WHAT YOU HAVE TO DO: Could you return all of the data exactly as given?

INFORMATION GIVEN:
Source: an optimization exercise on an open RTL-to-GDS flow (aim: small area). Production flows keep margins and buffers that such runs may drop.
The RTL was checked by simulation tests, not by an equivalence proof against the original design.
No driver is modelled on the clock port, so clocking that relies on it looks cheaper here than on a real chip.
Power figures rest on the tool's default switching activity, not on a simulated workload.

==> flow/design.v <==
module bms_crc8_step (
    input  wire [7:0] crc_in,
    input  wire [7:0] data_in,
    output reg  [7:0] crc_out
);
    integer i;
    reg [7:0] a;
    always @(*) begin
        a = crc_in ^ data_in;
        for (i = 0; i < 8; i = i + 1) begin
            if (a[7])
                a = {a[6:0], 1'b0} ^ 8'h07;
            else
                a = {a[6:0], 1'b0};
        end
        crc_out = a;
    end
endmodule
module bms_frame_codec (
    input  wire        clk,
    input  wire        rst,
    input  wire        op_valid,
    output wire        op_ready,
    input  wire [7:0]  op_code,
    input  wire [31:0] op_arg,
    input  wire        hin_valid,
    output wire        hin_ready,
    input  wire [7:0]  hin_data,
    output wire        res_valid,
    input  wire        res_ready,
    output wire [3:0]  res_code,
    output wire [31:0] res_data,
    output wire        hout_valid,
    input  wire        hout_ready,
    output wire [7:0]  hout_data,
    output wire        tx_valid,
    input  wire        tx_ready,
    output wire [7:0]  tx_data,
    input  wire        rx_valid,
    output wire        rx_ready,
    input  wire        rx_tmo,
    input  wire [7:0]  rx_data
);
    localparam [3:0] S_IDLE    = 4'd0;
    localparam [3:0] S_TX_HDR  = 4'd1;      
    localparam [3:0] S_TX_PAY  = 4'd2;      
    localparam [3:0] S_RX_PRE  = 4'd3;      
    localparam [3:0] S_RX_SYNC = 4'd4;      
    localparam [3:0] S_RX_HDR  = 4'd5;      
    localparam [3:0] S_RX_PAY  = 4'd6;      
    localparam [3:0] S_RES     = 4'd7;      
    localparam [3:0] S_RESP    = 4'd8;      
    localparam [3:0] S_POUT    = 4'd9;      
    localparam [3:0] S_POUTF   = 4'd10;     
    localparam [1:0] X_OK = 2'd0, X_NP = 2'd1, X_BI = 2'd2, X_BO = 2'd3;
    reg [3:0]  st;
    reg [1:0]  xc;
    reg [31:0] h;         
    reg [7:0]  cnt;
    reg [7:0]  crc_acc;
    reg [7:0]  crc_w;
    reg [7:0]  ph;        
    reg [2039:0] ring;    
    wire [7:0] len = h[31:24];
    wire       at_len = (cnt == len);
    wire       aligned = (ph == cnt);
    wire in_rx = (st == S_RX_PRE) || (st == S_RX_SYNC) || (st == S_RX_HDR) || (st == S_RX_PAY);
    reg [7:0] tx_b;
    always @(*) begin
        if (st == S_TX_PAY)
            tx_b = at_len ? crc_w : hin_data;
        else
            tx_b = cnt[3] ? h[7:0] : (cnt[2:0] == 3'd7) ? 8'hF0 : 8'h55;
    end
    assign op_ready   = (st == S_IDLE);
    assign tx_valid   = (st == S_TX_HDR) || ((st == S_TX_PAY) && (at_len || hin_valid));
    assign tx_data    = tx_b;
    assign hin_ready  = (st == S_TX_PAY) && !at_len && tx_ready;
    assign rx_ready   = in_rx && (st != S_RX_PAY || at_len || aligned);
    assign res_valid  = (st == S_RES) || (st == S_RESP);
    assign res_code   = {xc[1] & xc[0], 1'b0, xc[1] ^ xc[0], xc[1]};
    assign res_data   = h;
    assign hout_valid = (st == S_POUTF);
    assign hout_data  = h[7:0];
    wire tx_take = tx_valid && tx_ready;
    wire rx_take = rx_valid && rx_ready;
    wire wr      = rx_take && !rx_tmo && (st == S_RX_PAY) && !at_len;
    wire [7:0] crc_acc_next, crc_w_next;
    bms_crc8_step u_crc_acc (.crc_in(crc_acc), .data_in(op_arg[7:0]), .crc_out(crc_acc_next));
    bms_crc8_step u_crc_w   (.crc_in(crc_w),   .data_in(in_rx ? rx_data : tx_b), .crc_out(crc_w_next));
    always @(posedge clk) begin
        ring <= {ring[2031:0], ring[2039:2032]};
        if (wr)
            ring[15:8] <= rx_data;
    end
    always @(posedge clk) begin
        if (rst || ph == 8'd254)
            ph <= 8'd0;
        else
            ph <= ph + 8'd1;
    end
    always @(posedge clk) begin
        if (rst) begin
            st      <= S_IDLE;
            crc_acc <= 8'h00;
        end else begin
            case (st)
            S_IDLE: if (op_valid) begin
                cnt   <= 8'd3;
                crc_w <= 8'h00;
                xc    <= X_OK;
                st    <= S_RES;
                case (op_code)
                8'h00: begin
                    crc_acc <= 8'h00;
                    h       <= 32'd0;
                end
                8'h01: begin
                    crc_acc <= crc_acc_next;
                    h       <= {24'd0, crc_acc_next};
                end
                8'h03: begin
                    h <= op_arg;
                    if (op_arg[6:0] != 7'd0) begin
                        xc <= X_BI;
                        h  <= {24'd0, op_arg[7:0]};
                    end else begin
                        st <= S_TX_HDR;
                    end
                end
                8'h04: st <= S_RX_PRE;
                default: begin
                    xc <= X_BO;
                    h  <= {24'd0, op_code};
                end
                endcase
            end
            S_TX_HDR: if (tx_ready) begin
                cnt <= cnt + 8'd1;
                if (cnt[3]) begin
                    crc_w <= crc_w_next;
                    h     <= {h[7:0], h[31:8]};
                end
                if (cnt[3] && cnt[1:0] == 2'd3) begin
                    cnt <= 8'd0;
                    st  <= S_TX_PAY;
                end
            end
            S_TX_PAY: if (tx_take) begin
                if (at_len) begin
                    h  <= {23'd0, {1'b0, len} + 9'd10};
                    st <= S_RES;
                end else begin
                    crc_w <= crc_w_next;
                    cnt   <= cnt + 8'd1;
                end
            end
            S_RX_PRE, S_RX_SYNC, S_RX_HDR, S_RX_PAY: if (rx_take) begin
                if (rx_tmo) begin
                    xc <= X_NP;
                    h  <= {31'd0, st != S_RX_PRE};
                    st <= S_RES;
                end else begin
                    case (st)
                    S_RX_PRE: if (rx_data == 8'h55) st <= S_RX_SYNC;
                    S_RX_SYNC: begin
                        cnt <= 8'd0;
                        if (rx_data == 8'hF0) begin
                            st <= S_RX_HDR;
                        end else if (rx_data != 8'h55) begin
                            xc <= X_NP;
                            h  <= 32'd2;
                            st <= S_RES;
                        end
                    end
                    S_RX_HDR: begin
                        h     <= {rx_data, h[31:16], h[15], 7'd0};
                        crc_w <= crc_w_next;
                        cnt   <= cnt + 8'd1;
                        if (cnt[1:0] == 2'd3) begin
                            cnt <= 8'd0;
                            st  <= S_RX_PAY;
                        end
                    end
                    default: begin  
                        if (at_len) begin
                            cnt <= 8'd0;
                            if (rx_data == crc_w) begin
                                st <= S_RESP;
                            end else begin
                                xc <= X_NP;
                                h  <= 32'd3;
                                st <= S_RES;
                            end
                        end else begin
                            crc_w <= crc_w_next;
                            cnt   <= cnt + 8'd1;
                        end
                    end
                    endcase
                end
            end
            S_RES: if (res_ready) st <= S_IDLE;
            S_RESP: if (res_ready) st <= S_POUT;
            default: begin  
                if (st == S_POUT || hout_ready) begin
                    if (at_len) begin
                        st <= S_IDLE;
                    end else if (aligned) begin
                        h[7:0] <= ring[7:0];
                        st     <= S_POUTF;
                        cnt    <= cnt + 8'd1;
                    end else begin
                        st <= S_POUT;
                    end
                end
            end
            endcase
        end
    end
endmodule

FINISHED TASK:
Source: an optimization exercise on an open RTL-to-GDS flow (aim: small area). Production flows keep margins and buffers that such runs may drop.
The RTL was checked by simulation tests, not by an equivalence proof against the original design.
No driver is modelled on the clock port, so clocking that relies on it looks cheaper here than on a real chip.
Power figures rest on the tool's default switching activity, not on a simulated workload.

==> flow/design.v <==
module bms_crc8_step (
    input  wire [7:0] crc_in,
    input  wire [7:0] data_in,
    output reg  [7:0] crc_out
);
    integer i;
    reg [7:0] a;
    always @(*) begin
        a = crc_in ^ data_in;
        for (i = 0; i < 8; i = i + 1) begin
            if (a[7])
                a = {a[6:0], 1'b0} ^ 8'h07;
            else
                a = {a[6:0], 1'b0};
        end
        crc_out = a;
    end
endmodule
module bms_frame_codec (
    input  wire        clk,
    input  wire        rst,
    input  wire        op_valid,
    output wire        op_ready,
    input  wire [7:0]  op_code,
    input  wire [31:0] op_arg,
    input  wire        hin_valid,
    output wire        hin_ready,
    input  wire [7:0]  hin_data,
    output wire        res_valid,
    input  wire        res_ready,
    output wire [3:0]  res_code,
    output wire [31:0] res_data,
    output wire        hout_valid,
    input  wire        hout_ready,
    output wire [7:0]  hout_data,
    output wire        tx_valid,
    input  wire        tx_ready,
    output wire [7:0]  tx_data,
    input  wire        rx_valid,
    output wire        rx_ready,
    input  wire        rx_tmo,
    input  wire [7:0]  rx_data
);
    localparam [3:0] S_IDLE    = 4'd0;
    localparam [3:0] S_TX_HDR  = 4'd1;      
    localparam [3:0] S_TX_PAY  = 4'd2;      
    localparam [3:0] S_RX_PRE  = 4'd3;      
    localparam [3:0] S_RX_SYNC = 4'd4;      
    localparam [3:0] S_RX_HDR  = 4'd5;      
    localparam [3:0] S_RX_PAY  = 4'd6;      
    localparam [3:0] S_RES     = 4'd7;      
    localparam [3:0] S_RESP    = 4'd8;      
    localparam [3:0] S_POUT    = 4'd9;      
    localparam [3:0] S_POUTF   = 4'd10;     
    localparam [1:0] X_OK = 2'd0, X_NP = 2'd1, X_BI = 2'd2, X_BO = 2'd3;
    reg [3:0]  st;
    reg [1:0]  xc;
    reg [31:0] h;         
    reg [7:0]  cnt;
    reg [7:0]  crc_acc;
    reg [7:0]  crc_w;
    reg [7:0]  ph;        
    reg [2039:0] ring;    
    wire [7:0] len = h[31:24];
    wire       at_len = (cnt == len);
    wire       aligned = (ph == cnt);
    wire in_rx = (st == S_RX_PRE) || (st == S_RX_SYNC) || (st == S_RX_HDR) || (st == S_RX_PAY);
    reg [7:0] tx_b;
    always @(*) begin
        if (st == S_TX_PAY)
            tx_b = at_len ? crc_w : hin_data;
        else
            tx_b = cnt[3] ? h[7:0] : (cnt[2:0] == 3'd7) ? 8'hF0 : 8'h55;
    end
    assign op_ready   = (st == S_IDLE);
    assign tx_valid   = (st == S_TX_HDR) || ((st == S_TX_PAY) && (at_len || hin_valid));
    assign tx_data    = tx_b;
    assign hin_ready  = (st == S_TX_PAY) && !at_len && tx_ready;
    assign rx_ready   = in_rx && (st != S_RX_PAY || at_len || aligned);
    assign res_valid  = (st == S_RES) || (st == S_RESP);
    assign res_code   = {xc[1] & xc[0], 1'b0, xc[1] ^ xc[0], xc[1]};
    assign res_data   = h;
    assign hout_valid = (st == S_POUTF);
    assign hout_data  = h[7:0];
    wire tx_take = tx_valid && tx_ready;
    wire rx_take = rx_valid && rx_ready;
    wire wr      = rx_take && !rx_tmo && (st == S_RX_PAY) && !at_len;
    wire [7:0] crc_acc_next, crc_w_next;
    bms_crc8_step u_crc_acc (.crc_in(crc_acc), .data_in(op_arg[7:0]), .crc_out(crc_acc_next));
    bms_crc8_step u_crc_w   (.crc_in(crc_w),   .data_in(in_rx ? rx_data : tx_b), .crc_out(crc_w_next));
    always @(posedge clk) begin
        ring <= {ring[2031:0], ring[2039:2032]};
        if (wr)
            ring[15:8] <= rx_data;
    end
    always @(posedge clk) begin
        if (rst || ph == 8'd254)
            ph <= 8'd0;
        else
            ph <= ph + 8'd1;
    end
    always @(posedge clk) begin
        if (rst) begin
            st      <= S_IDLE;
            crc_acc <= 8'h00;
        end else begin
            case (st)
            S_IDLE: if (op_valid) begin
                cnt   <= 8'd3;
                crc_w <= 8'h00;
                xc    <= X_OK;
                st    <= S_RES;
                case (op_code)
                8'h00: begin
                    crc_acc <= 8'h00;
                    h       <= 32'd0;
                end
                8'h01: begin
                    crc_acc <= crc_acc_next;
                    h       <= {24'd0, crc_acc_next};
                end
                8'h03: begin
                    h <= op_arg;
                    if (op_arg[6:0] != 7'd0) begin
                        xc <= X_BI;
                        h  <= {24'd0, op_arg[7:0]};
                    end else begin
                        st <= S_TX_HDR;
                    end
                end
                8'h04: st <= S_RX_PRE;
                default: begin
                    xc <= X_BO;
                    h  <= {24'd0, op_code};
                end
                endcase
            end
            S_TX_HDR: if (tx_ready) begin
                cnt <= cnt + 8'd1;
                if (cnt[3]) begin
                    crc_w <= crc_w_next;
                    h     <= {h[7:0], h[31:8]};
                end
                if (cnt[3] && cnt[1:0] == 2'd3) begin
                    cnt <= 8'd0;
                    st  <= S_TX_PAY;
                end
            end
            S_TX_PAY: if (tx_take) begin
                if (at_len) begin
                    h  <= {23'd0, {1'b0, len} + 9'd10};
                    st <= S_RES;
                end else begin
                    crc_w <= crc_w_next;
                    cnt   <= cnt + 8'd1;
                end
            end
            S_RX_PRE, S_RX_SYNC, S_RX_HDR, S_RX_PAY: if (rx_take) begin
                if (rx_tmo) begin
                    xc <= X_NP;
                    h  <= {31'd0, st != S_RX_PRE};
                    st <= S_RES;
                end else begin
                    case (st)
                    S_RX_PRE: if (rx_data == 8'h55) st <= S_RX_SYNC;
                    S_RX_SYNC: begin
                        cnt <= 8'd0;
                        if (rx_data == 8'hF0) begin
                            st <= S_RX_HDR;
                        end else if (rx_data != 8'h55) begin
                            xc <= X_NP;
                            h  <= 32'd2;
                            st <= S_RES;
                        end
                    end
                    S_RX_HDR: begin
                        h     <= {rx_data, h[31:16], h[15], 7'd0};
                        crc_w <= crc_w_next;
                        cnt   <= cnt + 8'd1;
                        if (cnt[1:0] == 2'd3) begin
                            cnt <= 8'd0;
                            st  <= S_RX_PAY;
                        end
                    end
                    default: begin  
                        if (at_len) begin
                            cnt <= 8'd0;
                            if (rx_data == crc_w) begin
                                st <= S_RESP;
                            end else begin
                                xc <= X_NP;
                                h  <= 32'd3;
                                st <= S_RES;
                            end
                        end else begin
                            crc_w <= crc_w_next;
                            cnt   <= cnt + 8'd1;
                        end
                    end
                    endcase
                end
            end
            S_RES: if (res_ready) st <= S_IDLE;
            S_RESP: if (res_ready) st <= S_POUT;
            default: begin  
                if (st == S_POUT || hout_ready) begin
                    if (at_len) begin
                        st <= S_IDLE;
                    end else if (aligned) begin
                        h[7:0] <= ring[7:0];
                        st     <= S_POUTF;
                        cnt    <= cnt + 8'd1;
                    end else begin
                        st <= S_POUT;
                    end
                end
            end
            endcase
        end
    end
endmodule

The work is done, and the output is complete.